■ **What you need to do**
All the data should be printed again exactly as written.

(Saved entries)
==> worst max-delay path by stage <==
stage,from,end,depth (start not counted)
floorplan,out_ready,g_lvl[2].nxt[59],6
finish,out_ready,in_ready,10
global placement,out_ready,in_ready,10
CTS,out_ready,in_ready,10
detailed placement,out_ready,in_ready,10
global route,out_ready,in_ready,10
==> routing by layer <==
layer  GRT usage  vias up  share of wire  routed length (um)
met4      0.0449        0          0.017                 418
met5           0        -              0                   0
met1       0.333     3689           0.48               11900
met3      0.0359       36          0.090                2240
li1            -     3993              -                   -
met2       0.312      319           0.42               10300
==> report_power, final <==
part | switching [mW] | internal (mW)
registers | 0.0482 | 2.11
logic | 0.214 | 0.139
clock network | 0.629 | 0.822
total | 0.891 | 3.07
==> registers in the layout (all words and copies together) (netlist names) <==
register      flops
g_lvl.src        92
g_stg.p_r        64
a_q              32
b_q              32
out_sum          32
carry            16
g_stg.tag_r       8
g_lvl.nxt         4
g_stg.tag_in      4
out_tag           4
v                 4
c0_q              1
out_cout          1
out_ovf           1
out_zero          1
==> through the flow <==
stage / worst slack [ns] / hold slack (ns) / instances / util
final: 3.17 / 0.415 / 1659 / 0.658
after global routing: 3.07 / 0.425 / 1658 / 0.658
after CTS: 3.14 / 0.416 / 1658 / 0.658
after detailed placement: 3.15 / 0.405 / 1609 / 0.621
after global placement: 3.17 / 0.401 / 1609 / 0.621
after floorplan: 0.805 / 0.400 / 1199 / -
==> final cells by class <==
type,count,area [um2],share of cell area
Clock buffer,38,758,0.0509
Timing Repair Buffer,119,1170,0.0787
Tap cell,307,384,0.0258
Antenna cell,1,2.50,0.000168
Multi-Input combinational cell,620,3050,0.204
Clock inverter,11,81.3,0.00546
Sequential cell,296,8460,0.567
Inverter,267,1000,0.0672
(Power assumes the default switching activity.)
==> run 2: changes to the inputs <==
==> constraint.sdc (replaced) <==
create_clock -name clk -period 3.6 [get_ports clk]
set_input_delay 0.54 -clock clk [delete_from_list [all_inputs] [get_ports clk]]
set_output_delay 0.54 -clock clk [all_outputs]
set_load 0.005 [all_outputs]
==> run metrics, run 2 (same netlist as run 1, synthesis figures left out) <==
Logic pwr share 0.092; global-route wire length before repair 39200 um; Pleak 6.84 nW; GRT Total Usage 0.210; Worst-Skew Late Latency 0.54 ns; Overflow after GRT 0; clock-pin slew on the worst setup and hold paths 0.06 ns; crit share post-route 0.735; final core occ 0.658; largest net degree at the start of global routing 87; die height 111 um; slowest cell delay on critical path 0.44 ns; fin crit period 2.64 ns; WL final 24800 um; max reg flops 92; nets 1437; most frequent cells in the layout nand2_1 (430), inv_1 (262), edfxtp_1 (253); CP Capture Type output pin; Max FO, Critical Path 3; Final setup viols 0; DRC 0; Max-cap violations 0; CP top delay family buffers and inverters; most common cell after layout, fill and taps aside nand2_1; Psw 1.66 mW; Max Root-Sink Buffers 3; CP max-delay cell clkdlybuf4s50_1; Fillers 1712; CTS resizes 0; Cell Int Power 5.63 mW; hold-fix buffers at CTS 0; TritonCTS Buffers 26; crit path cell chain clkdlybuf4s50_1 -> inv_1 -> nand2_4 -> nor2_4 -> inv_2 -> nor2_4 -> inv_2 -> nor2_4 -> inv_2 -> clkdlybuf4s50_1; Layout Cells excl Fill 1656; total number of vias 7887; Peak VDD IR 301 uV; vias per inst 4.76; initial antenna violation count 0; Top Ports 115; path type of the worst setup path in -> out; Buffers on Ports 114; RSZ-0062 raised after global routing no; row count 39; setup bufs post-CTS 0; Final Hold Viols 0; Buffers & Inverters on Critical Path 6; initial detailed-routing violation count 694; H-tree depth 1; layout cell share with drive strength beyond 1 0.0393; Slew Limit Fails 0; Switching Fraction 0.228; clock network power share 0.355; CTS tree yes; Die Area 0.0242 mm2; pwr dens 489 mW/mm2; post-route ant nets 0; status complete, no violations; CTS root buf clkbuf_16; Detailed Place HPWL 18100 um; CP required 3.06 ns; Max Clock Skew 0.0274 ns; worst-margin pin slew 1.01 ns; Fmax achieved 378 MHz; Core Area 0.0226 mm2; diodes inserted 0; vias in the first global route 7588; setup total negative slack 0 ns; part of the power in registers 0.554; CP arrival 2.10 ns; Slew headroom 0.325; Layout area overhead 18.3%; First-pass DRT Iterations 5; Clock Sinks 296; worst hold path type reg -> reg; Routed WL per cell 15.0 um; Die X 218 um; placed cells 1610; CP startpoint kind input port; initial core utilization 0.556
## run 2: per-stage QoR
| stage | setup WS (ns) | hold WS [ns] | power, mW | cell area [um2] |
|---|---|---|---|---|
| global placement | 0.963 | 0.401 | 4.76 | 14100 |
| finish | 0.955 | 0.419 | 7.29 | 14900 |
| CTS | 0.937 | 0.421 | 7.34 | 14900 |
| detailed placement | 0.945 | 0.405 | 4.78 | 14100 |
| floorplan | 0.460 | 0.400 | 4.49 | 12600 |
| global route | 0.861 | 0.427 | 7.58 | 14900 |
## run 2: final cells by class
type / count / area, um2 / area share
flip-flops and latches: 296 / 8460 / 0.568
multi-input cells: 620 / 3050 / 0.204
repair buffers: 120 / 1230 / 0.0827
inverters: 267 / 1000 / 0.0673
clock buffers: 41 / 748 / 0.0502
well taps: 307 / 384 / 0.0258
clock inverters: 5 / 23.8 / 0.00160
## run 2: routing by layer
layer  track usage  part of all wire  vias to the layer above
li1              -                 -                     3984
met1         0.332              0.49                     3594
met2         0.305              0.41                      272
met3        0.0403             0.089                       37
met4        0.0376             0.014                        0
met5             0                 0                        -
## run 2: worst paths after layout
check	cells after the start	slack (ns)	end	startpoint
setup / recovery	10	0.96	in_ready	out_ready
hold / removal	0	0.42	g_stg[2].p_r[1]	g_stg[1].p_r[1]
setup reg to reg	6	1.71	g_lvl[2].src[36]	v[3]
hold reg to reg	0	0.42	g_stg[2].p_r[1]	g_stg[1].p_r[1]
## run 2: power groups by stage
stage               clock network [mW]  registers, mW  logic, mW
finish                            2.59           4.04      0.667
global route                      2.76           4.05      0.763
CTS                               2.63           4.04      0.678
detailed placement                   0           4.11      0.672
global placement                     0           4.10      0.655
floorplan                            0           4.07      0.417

■ **Answer to this exercise**
==> worst max-delay path by stage <==
stage,from,end,depth (start not counted)
floorplan,out_ready,g_lvl[2].nxt[59],6
finish,out_ready,in_ready,10
global placement,out_ready,in_ready,10
CTS,out_ready,in_ready,10
detailed placement,out_ready,in_ready,10
global route,out_ready,in_ready,10
==> routing by layer <==
layer  GRT usage  vias up  share of wire  routed length (um)
met4      0.0449        0          0.017                 418
met5           0        -              0                   0
met1       0.333     3689           0.48               11900
met3      0.0359       36          0.090                2240
li1            -     3993              -                   -
met2       0.312      319           0.42               10300
==> report_power, final <==
part | switching [mW] | internal (mW)
registers | 0.0482 | 2.11
logic | 0.214 | 0.139
clock network | 0.629 | 0.822
total | 0.891 | 3.07
==> registers in the layout (all words and copies together) (netlist names) <==
register      flops
g_lvl.src        92
g_stg.p_r        64
a_q              32
b_q              32
out_sum          32
carry            16
g_stg.tag_r       8
g_lvl.nxt         4
g_stg.tag_in      4
out_tag           4
v                 4
c0_q              1
out_cout          1
out_ovf           1
out_zero          1
==> through the flow <==
stage / worst slack [ns] / hold slack (ns) / instances / util
final: 3.17 / 0.415 / 1659 / 0.658
after global routing: 3.07 / 0.425 / 1658 / 0.658
after CTS: 3.14 / 0.416 / 1658 / 0.658
after detailed placement: 3.15 / 0.405 / 1609 / 0.621
after global placement: 3.17 / 0.401 / 1609 / 0.621
after floorplan: 0.805 / 0.400 / 1199 / -
==> final cells by class <==
type,count,area [um2],share of cell area
Clock buffer,38,758,0.0509
Timing Repair Buffer,119,1170,0.0787
Tap cell,307,384,0.0258
Antenna cell,1,2.50,0.000168
Multi-Input combinational cell,620,3050,0.204
Clock inverter,11,81.3,0.00546
Sequential cell,296,8460,0.567
Inverter,267,1000,0.0672
(Power assumes the default switching activity.)
==> run 2: changes to the inputs <==
==> constraint.sdc (replaced) <==
create_clock -name clk -period 3.6 [get_ports clk]
set_input_delay 0.54 -clock clk [delete_from_list [all_inputs] [get_ports clk]]
set_output_delay 0.54 -clock clk [all_outputs]
set_load 0.005 [all_outputs]
==> run metrics, run 2 (same netlist as run 1, synthesis figures left out) <==
Logic pwr share 0.092; global-route wire length before repair 39200 um; Pleak 6.84 nW; GRT Total Usage 0.210; Worst-Skew Late Latency 0.54 ns; Overflow after GRT 0; clock-pin slew on the worst setup and hold paths 0.06 ns; crit share post-route 0.735; final core occ 0.658; largest net degree at the start of global routing 87; die height 111 um; slowest cell delay on critical path 0.44 ns; fin crit period 2.64 ns; WL final 24800 um; max reg flops 92; nets 1437; most frequent cells in the layout nand2_1 (430), inv_1 (262), edfxtp_1 (253); CP Capture Type output pin; Max FO, Critical Path 3; Final setup viols 0; DRC 0; Max-cap violations 0; CP top delay family buffers and inverters; most common cell after layout, fill and taps aside nand2_1; Psw 1.66 mW; Max Root-Sink Buffers 3; CP max-delay cell clkdlybuf4s50_1; Fillers 1712; CTS resizes 0; Cell Int Power 5.63 mW; hold-fix buffers at CTS 0; TritonCTS Buffers 26; crit path cell chain clkdlybuf4s50_1 -> inv_1 -> nand2_4 -> nor2_4 -> inv_2 -> nor2_4 -> inv_2 -> nor2_4 -> inv_2 -> clkdlybuf4s50_1; Layout Cells excl Fill 1656; total number of vias 7887; Peak VDD IR 301 uV; vias per inst 4.76; initial antenna violation count 0; Top Ports 115; path type of the worst setup path in -> out; Buffers on Ports 114; RSZ-0062 raised after global routing no; row count 39; setup bufs post-CTS 0; Final Hold Viols 0; Buffers & Inverters on Critical Path 6; initial detailed-routing violation count 694; H-tree depth 1; layout cell share with drive strength beyond 1 0.0393; Slew Limit Fails 0; Switching Fraction 0.228; clock network power share 0.355; CTS tree yes; Die Area 0.0242 mm2; pwr dens 489 mW/mm2; post-route ant nets 0; status complete, no violations; CTS root buf clkbuf_16; Detailed Place HPWL 18100 um; CP required 3.06 ns; Max Clock Skew 0.0274 ns; worst-margin pin slew 1.01 ns; Fmax achieved 378 MHz; Core Area 0.0226 mm2; diodes inserted 0; vias in the first global route 7588; setup total negative slack 0 ns; part of the power in registers 0.554; CP arrival 2.10 ns; Slew headroom 0.325; Layout area overhead 18.3%; First-pass DRT Iterations 5; Clock Sinks 296; worst hold path type reg -> reg; Routed WL per cell 15.0 um; Die X 218 um; placed cells 1610; CP startpoint kind input port; initial core utilization 0.556
## run 2: per-stage QoR
| stage | setup WS (ns) | hold WS [ns] | power, mW | cell area [um2] |
|---|---|---|---|---|
| global placement | 0.963 | 0.401 | 4.76 | 14100 |
| finish | 0.955 | 0.419 | 7.29 | 14900 |
| CTS | 0.937 | 0.421 | 7.34 | 14900 |
| detailed placement | 0.945 | 0.405 | 4.78 | 14100 |
| floorplan | 0.460 | 0.400 | 4.49 | 12600 |
| global route | 0.861 | 0.427 | 7.58 | 14900 |
## run 2: final cells by class
type / count / area, um2 / area share
flip-flops and latches: 296 / 8460 / 0.568
multi-input cells: 620 / 3050 / 0.204
repair buffers: 120 / 1230 / 0.0827
inverters: 267 / 1000 / 0.0673
clock buffers: 41 / 748 / 0.0502
well taps: 307 / 384 / 0.0258
clock inverters: 5 / 23.8 / 0.00160
## run 2: routing by layer
layer  track usage  part of all wire  vias to the layer above
li1              -                 -                     3984
met1         0.332              0.49                     3594
met2         0.305              0.41                      272
met3        0.0403             0.089                       37
met4        0.0376             0.014                        0
met5             0                 0                        -
## run 2: worst paths after layout
check	cells after the start	slack (ns)	end	startpoint
setup / recovery	10	0.96	in_ready	out_ready
hold / removal	0	0.42	g_stg[2].p_r[1]	g_stg[1].p_r[1]
setup reg to reg	6	1.71	g_lvl[2].src[36]	v[3]
hold reg to reg	0	0.42	g_stg[2].p_r[1]	g_stg[1].p_r[1]
## run 2: power groups by stage
stage               clock network [mW]  registers, mW  logic, mW
finish                            2.59           4.04      0.667
global route                      2.76           4.05      0.763
CTS                               2.63           4.04      0.678
detailed placement                   0           4.11      0.672
global placement                     0           4.10      0.655
floorplan                            0           4.07      0.417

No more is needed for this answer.